- _Problem statement_
Reproduce exactly the lines of the material beneath, from the line that contains "hold violation count in the final report = 0" to the line that contains "pin count of", both included, and no other lines.

- _Given data_
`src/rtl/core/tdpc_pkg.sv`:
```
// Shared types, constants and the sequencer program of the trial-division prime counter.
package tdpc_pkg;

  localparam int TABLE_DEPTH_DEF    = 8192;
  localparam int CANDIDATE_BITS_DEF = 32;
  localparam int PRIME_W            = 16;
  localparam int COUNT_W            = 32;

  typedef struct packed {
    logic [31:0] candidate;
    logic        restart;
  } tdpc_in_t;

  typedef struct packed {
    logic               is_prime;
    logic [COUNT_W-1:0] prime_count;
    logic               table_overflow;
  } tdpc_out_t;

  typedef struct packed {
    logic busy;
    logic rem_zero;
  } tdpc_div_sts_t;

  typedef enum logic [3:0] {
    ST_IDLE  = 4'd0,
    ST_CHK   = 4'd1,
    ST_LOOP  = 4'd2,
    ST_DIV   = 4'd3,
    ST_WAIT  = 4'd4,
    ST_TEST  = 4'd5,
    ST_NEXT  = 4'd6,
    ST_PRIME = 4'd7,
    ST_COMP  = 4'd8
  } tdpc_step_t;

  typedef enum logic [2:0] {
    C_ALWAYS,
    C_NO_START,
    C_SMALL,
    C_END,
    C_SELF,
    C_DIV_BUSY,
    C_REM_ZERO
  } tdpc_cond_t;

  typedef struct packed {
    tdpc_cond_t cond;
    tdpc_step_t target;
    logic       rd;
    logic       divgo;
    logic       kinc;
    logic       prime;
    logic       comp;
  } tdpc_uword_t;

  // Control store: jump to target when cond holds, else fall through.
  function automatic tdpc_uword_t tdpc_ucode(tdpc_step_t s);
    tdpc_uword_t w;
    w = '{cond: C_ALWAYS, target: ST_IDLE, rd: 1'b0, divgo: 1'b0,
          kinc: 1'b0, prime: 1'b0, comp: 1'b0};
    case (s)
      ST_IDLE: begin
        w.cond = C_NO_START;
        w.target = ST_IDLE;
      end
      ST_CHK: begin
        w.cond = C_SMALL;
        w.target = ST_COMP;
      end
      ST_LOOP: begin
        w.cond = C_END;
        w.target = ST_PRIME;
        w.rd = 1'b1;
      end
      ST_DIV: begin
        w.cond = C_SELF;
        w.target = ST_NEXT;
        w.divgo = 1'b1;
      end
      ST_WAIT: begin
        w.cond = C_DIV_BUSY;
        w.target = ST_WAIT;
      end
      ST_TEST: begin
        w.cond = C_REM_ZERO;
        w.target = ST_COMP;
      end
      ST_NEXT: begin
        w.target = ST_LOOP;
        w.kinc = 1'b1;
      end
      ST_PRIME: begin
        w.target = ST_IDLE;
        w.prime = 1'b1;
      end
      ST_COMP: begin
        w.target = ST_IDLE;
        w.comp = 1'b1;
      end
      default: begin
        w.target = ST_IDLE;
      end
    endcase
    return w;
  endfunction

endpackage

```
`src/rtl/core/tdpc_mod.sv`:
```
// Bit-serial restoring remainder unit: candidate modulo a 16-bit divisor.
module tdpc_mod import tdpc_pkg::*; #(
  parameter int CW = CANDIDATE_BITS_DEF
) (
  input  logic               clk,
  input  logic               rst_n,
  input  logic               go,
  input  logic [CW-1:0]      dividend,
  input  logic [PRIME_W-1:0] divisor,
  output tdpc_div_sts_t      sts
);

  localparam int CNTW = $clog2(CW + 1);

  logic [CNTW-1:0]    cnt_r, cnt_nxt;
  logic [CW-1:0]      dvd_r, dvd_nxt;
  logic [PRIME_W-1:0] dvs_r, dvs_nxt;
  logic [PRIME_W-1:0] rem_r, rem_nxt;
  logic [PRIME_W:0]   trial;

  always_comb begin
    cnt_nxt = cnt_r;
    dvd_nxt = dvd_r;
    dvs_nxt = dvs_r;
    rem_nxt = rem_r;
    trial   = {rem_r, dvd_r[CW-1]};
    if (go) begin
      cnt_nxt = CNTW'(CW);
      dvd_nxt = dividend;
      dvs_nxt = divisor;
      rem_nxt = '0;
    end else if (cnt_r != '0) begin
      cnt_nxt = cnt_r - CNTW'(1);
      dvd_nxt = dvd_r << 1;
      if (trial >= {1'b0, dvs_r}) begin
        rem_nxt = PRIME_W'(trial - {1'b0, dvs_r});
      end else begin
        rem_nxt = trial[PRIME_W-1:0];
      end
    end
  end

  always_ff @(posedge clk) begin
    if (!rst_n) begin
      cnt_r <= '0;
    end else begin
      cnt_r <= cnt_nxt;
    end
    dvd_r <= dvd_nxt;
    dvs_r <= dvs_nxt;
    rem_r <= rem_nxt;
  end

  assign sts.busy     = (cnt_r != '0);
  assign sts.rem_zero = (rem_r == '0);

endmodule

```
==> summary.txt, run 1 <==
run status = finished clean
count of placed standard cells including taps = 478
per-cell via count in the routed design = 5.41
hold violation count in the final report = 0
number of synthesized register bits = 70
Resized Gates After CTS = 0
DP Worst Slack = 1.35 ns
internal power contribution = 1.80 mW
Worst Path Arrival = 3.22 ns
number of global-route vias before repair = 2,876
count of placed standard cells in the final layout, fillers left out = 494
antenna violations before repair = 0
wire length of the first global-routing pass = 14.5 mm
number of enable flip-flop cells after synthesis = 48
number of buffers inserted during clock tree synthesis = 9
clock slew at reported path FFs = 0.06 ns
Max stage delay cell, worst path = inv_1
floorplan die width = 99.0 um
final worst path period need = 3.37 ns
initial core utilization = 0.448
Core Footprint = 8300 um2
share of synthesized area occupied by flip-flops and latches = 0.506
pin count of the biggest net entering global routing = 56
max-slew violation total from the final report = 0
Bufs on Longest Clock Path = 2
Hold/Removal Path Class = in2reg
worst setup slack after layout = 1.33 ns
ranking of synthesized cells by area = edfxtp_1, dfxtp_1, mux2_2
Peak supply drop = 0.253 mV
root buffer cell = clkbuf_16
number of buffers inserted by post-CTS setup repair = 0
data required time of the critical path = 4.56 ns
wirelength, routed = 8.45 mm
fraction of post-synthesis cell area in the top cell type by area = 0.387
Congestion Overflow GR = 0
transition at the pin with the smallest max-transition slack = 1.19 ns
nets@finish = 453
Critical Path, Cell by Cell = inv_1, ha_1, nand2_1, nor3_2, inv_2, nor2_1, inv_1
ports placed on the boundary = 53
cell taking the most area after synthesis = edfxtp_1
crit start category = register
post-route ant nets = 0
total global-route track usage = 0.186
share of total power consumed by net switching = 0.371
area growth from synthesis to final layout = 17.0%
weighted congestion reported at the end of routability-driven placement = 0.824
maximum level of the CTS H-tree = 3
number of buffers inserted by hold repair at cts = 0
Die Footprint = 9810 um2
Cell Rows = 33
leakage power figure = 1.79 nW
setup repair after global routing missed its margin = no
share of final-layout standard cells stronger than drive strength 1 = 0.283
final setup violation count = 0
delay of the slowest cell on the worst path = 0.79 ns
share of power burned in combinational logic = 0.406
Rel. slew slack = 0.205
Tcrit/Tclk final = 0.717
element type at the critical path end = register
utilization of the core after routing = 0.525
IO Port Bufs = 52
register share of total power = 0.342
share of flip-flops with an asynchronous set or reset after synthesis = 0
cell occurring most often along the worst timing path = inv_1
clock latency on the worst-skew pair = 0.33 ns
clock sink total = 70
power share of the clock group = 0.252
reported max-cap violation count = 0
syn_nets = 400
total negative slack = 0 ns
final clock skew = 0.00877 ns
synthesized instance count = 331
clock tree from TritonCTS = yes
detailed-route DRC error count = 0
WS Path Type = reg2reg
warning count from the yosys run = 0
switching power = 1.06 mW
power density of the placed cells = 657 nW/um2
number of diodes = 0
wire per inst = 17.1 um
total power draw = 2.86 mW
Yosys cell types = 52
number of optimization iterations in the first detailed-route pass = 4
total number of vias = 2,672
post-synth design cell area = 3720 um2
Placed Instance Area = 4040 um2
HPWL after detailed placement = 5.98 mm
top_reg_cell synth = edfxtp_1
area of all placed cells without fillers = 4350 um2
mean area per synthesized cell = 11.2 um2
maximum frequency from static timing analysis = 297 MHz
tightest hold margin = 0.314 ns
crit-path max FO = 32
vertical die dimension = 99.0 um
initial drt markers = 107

---

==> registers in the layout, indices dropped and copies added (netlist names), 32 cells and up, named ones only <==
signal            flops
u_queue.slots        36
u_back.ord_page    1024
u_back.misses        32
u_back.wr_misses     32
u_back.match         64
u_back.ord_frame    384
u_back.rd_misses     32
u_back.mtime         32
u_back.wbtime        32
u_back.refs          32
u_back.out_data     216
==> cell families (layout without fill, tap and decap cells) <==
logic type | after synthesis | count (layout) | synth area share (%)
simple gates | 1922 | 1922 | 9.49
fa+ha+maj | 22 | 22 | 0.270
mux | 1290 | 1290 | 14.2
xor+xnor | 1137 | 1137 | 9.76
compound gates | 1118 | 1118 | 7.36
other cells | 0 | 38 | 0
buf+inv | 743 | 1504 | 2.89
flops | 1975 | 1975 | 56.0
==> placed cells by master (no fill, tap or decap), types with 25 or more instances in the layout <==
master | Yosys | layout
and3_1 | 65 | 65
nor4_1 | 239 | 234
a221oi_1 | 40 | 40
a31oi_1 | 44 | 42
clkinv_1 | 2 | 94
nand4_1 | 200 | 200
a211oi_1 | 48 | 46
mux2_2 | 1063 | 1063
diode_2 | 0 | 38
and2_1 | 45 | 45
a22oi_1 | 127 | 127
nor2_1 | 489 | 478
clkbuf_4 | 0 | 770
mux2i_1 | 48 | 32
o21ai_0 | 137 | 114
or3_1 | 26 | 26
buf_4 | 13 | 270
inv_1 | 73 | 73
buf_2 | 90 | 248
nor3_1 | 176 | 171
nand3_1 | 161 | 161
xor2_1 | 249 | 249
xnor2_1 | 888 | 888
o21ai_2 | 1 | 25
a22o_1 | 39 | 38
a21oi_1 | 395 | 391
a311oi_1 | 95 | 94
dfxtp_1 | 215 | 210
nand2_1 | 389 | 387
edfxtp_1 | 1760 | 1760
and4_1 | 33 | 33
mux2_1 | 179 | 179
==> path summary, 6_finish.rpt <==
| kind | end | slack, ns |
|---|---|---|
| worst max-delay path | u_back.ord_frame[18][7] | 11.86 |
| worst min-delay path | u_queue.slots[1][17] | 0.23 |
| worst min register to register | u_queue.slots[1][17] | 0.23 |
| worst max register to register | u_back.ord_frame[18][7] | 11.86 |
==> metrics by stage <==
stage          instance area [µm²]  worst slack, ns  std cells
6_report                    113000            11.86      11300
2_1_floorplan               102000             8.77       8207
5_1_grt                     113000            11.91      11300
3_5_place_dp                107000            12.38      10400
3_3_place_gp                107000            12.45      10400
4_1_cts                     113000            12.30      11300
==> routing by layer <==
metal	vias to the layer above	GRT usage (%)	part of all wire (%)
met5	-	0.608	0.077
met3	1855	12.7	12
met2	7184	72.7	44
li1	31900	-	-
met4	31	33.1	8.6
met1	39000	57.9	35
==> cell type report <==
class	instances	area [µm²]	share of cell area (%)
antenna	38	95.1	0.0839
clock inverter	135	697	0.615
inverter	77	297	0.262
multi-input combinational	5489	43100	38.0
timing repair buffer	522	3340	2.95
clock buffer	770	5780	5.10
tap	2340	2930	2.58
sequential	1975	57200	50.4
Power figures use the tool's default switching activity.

- _Your solution_
hold violation count in the final report = 0
number of synthesized register bits = 70
Resized Gates After CTS = 0
DP Worst Slack = 1.35 ns
internal power contribution = 1.80 mW
Worst Path Arrival = 3.22 ns
number of global-route vias before repair = 2,876
count of placed standard cells in the final layout, fillers left out = 494
antenna violations before repair = 0
wire length of the first global-routing pass = 14.5 mm
number of enable flip-flop cells after synthesis = 48
number of buffers inserted during clock tree synthesis = 9
clock slew at reported path FFs = 0.06 ns
Max stage delay cell, worst path = inv_1
floorplan die width = 99.0 um
final worst path period need = 3.37 ns
initial core utilization = 0.448
Core Footprint = 8300 um2
share of synthesized area occupied by flip-flops and latches = 0.506
pin count of the biggest net entering global routing = 56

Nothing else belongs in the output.